* [INSTRUCTIONS FOR THE TASK]: For the entries below, repeat exactly each line starting with the one that contains "run 2: changes" and going on through the one that contains "routed_wl_mm 12.4 \", and no others.

[Saved data entries]
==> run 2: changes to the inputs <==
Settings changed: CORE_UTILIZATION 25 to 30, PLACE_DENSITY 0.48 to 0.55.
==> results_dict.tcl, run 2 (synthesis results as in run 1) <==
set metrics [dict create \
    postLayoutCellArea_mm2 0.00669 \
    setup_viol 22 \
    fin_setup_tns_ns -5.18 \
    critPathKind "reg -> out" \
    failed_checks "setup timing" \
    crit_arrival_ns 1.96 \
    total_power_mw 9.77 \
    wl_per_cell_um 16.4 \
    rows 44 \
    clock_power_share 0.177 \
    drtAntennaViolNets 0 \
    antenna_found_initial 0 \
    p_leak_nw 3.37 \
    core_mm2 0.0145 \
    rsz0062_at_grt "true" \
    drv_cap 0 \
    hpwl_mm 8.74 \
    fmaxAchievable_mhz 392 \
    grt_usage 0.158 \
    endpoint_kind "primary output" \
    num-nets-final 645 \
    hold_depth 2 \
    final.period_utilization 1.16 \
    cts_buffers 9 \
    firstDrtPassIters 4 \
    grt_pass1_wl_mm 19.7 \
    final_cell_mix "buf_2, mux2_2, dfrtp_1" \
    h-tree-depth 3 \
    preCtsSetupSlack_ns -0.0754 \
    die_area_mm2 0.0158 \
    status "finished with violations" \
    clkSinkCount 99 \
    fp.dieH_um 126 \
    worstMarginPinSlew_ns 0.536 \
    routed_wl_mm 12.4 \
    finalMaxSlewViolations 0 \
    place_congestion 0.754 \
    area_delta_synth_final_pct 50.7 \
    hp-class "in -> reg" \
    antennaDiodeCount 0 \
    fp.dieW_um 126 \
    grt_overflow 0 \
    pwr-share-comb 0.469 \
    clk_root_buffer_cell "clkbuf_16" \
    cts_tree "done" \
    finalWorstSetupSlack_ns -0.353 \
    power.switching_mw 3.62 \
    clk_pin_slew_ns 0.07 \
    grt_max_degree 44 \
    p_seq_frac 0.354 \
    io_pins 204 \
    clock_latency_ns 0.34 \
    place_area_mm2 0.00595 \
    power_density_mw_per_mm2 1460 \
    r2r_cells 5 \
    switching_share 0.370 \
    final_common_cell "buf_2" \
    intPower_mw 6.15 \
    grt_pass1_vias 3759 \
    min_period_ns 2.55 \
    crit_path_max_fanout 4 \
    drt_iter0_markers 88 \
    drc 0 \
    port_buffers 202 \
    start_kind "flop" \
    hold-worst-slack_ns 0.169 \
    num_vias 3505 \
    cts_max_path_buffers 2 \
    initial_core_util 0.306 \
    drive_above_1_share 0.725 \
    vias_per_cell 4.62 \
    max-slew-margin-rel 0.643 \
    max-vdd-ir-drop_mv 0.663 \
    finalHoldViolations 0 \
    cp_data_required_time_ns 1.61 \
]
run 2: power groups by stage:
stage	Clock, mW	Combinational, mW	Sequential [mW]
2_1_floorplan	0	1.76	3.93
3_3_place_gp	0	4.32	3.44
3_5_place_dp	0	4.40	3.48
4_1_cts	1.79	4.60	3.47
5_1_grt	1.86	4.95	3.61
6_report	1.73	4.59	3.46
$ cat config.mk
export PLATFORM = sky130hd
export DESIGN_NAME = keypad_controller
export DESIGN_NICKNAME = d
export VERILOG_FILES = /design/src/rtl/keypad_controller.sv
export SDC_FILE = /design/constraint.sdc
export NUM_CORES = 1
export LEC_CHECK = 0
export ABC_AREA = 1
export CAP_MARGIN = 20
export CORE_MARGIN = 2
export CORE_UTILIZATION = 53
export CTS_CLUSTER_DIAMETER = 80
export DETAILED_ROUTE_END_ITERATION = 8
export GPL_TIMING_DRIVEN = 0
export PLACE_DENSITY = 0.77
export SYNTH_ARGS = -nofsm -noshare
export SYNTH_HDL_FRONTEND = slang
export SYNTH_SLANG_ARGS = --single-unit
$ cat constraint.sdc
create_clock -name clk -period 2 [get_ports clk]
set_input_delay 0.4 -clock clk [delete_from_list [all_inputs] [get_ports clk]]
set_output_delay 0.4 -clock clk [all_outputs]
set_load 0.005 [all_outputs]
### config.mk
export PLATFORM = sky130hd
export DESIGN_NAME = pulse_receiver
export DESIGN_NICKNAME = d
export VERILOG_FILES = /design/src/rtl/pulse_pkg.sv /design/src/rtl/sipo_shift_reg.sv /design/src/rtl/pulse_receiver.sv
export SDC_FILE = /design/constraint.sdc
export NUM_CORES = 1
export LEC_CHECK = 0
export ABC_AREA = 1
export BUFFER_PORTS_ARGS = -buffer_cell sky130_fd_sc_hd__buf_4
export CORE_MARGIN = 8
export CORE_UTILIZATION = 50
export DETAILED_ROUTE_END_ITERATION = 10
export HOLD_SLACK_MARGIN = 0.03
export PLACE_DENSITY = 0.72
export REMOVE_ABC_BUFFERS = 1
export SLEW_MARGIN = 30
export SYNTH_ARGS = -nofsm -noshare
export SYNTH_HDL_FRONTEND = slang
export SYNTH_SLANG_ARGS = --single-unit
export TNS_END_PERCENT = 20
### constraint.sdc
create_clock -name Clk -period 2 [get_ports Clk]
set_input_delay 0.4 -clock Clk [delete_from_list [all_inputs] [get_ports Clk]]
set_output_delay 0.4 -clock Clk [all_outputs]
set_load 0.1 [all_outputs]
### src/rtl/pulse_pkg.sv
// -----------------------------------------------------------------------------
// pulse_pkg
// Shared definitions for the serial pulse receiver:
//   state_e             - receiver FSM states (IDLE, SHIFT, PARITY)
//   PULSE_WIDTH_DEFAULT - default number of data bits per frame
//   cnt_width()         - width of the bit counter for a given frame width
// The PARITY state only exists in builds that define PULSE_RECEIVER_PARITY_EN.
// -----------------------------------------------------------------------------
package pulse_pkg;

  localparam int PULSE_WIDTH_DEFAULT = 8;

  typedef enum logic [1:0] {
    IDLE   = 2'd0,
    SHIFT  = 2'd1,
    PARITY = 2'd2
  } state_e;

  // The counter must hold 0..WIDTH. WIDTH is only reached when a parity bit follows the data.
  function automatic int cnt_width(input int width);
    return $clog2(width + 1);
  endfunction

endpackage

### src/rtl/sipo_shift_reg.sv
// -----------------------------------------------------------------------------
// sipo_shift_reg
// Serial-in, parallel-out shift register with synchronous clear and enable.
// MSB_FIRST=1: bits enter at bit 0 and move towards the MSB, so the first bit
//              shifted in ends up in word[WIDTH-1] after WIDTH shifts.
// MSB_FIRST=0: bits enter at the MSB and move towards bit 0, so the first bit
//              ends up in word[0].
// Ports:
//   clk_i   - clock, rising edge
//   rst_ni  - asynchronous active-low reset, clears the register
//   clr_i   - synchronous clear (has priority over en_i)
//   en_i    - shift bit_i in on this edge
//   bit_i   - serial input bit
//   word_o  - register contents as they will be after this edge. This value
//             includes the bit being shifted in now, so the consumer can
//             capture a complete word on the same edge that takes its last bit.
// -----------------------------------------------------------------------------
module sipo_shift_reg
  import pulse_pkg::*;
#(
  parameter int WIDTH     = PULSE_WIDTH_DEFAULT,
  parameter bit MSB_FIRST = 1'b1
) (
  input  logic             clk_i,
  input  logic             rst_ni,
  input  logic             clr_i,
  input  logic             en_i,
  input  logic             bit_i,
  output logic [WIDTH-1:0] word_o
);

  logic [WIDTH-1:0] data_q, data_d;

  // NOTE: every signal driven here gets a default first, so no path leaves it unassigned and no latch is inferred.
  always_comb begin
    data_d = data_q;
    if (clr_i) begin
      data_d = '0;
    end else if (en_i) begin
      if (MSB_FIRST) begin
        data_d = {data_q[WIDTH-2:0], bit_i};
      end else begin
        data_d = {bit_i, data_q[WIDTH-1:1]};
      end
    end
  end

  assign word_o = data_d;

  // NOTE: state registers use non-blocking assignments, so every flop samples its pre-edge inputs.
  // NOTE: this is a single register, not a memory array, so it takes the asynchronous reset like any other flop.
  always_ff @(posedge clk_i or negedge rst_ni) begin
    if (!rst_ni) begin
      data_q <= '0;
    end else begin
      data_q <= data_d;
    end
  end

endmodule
...
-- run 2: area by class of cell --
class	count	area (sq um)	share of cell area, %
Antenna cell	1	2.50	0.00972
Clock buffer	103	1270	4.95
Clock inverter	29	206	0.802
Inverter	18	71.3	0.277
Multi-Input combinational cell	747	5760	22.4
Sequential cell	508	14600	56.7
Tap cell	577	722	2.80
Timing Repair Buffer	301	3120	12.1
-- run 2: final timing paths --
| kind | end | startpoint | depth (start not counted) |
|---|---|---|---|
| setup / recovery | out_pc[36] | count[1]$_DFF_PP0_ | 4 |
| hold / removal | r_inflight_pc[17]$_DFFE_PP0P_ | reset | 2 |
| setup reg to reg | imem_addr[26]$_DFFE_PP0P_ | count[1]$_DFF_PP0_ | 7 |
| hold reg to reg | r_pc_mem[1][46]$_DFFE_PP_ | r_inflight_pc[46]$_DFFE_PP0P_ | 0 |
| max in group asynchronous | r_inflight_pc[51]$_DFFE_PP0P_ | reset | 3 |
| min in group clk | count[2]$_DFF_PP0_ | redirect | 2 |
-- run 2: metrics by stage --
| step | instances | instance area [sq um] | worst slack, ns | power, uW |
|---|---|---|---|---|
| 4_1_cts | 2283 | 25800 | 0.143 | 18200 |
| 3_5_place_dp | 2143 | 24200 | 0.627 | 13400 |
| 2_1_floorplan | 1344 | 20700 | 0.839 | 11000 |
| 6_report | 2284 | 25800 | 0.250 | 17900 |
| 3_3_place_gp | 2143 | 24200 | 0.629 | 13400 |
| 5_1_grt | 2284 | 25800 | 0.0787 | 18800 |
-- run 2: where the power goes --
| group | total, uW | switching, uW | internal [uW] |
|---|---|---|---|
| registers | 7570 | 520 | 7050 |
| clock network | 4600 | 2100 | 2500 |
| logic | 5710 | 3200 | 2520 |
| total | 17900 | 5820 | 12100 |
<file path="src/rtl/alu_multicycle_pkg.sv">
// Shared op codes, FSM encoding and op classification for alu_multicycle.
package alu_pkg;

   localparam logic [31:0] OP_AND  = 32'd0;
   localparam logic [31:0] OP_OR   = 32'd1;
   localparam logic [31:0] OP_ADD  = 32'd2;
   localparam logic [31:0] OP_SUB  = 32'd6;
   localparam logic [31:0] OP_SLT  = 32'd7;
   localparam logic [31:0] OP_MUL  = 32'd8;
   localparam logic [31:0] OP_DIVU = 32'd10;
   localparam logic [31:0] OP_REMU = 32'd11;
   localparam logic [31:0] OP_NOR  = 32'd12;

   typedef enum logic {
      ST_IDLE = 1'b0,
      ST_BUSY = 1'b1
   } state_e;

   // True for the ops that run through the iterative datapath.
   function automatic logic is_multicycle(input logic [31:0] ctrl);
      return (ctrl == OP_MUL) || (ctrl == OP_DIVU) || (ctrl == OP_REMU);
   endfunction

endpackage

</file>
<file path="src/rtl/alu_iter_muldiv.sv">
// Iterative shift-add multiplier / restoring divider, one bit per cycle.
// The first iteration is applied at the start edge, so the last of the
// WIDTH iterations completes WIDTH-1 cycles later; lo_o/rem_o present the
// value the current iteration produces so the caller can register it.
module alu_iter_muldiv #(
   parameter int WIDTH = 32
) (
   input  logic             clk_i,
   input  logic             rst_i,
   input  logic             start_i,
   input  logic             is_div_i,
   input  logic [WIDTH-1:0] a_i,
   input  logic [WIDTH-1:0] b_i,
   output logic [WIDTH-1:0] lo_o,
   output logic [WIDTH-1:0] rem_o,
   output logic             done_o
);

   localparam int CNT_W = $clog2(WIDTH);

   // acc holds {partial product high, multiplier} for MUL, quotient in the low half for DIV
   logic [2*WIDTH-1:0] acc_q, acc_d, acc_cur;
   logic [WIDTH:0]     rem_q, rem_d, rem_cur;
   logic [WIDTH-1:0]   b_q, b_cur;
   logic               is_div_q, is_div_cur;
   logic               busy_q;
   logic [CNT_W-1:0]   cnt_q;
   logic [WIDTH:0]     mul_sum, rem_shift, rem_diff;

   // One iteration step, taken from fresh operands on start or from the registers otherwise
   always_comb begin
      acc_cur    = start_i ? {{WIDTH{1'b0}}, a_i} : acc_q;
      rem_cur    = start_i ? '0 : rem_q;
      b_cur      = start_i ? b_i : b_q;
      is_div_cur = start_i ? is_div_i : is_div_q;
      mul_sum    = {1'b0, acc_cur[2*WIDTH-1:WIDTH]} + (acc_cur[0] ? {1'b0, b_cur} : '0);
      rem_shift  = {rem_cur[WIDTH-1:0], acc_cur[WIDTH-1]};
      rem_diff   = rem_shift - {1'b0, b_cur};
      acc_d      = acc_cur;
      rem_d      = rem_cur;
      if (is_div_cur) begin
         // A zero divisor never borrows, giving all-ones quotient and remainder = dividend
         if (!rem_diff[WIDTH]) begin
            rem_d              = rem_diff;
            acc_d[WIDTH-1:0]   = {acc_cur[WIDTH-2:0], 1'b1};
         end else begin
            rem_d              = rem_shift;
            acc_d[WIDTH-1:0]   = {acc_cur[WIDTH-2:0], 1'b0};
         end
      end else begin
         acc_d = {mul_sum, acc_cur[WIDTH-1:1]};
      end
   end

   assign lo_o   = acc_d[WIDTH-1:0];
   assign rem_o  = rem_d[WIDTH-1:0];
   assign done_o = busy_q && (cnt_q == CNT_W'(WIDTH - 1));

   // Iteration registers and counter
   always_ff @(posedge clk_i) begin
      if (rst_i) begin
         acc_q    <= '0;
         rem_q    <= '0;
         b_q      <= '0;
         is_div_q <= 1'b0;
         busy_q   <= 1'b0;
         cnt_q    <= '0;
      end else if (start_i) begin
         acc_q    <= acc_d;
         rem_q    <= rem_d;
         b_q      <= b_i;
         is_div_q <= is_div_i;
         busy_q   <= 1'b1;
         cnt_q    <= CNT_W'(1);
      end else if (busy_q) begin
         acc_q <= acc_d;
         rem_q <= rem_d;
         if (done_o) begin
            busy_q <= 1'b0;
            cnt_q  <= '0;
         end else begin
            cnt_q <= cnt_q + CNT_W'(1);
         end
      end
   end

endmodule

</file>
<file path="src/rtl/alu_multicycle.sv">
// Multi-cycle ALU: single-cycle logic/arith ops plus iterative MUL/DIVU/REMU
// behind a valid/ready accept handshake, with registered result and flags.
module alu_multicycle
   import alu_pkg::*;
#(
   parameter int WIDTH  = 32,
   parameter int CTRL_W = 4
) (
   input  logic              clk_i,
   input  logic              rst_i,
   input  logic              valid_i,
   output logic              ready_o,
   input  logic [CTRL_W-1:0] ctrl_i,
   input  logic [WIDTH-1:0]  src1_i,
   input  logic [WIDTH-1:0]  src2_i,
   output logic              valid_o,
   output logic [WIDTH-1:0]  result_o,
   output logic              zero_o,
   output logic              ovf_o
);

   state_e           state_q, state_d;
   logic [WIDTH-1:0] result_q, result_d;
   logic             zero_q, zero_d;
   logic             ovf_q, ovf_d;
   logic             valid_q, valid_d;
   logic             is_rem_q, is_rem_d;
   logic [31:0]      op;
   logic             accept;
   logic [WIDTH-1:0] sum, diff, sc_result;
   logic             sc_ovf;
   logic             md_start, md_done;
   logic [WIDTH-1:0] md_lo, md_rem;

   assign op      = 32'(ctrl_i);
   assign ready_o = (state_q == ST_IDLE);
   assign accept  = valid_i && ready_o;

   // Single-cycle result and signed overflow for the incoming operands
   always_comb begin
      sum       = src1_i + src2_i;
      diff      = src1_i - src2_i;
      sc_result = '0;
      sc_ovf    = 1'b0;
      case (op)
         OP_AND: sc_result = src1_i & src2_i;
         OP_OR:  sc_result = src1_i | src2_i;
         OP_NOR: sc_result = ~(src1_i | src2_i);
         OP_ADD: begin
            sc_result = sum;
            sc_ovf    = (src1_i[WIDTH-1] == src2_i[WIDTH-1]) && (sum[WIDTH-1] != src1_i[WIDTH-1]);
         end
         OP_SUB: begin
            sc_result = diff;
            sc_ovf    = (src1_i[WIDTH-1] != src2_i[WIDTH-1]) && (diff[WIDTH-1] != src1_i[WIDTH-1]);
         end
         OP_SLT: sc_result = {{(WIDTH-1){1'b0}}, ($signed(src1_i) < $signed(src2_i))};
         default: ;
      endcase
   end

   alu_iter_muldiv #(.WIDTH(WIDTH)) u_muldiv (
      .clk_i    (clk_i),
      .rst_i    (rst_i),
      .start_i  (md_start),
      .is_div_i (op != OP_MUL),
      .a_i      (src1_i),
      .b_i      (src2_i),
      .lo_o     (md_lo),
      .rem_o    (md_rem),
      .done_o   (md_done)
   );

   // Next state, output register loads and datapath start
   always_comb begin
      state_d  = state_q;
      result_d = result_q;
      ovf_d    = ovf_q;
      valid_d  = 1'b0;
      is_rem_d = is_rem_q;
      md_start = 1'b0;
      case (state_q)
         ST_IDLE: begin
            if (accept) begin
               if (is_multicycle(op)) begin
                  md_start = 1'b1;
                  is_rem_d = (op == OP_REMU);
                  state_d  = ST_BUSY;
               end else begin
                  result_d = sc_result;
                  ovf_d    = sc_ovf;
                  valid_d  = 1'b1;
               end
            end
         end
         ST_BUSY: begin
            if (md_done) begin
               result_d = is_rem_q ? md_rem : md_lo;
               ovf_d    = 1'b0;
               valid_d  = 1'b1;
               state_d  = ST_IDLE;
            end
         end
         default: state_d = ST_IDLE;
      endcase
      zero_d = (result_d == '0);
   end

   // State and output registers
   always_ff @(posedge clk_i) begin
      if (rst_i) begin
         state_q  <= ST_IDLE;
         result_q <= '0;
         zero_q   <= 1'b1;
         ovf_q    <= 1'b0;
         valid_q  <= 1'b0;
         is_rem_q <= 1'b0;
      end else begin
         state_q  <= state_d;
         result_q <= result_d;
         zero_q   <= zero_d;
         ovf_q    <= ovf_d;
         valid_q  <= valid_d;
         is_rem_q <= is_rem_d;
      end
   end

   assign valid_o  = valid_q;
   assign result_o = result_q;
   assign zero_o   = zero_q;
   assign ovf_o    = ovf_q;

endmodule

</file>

* [EXPECTED OUTPUT]:
==> run 2: changes to the inputs <==
Settings changed: CORE_UTILIZATION 25 to 30, PLACE_DENSITY 0.48 to 0.55.
==> results_dict.tcl, run 2 (synthesis results as in run 1) <==
set metrics [dict create \
    postLayoutCellArea_mm2 0.00669 \
    setup_viol 22 \
    fin_setup_tns_ns -5.18 \
    critPathKind "reg -> out" \
    failed_checks "setup timing" \
    crit_arrival_ns 1.96 \
    total_power_mw 9.77 \
    wl_per_cell_um 16.4 \
    rows 44 \
    clock_power_share 0.177 \
    drtAntennaViolNets 0 \
    antenna_found_initial 0 \
    p_leak_nw 3.37 \
    core_mm2 0.0145 \
    rsz0062_at_grt "true" \
    drv_cap 0 \
    hpwl_mm 8.74 \
    fmaxAchievable_mhz 392 \
    grt_usage 0.158 \
    endpoint_kind "primary output" \
    num-nets-final 645 \
    hold_depth 2 \
    final.period_utilization 1.16 \
    cts_buffers 9 \
    firstDrtPassIters 4 \
    grt_pass1_wl_mm 19.7 \
    final_cell_mix "buf_2, mux2_2, dfrtp_1" \
    h-tree-depth 3 \
    preCtsSetupSlack_ns -0.0754 \
    die_area_mm2 0.0158 \
    status "finished with violations" \
    clkSinkCount 99 \
    fp.dieH_um 126 \
    worstMarginPinSlew_ns 0.536 \
    routed_wl_mm 12.4 \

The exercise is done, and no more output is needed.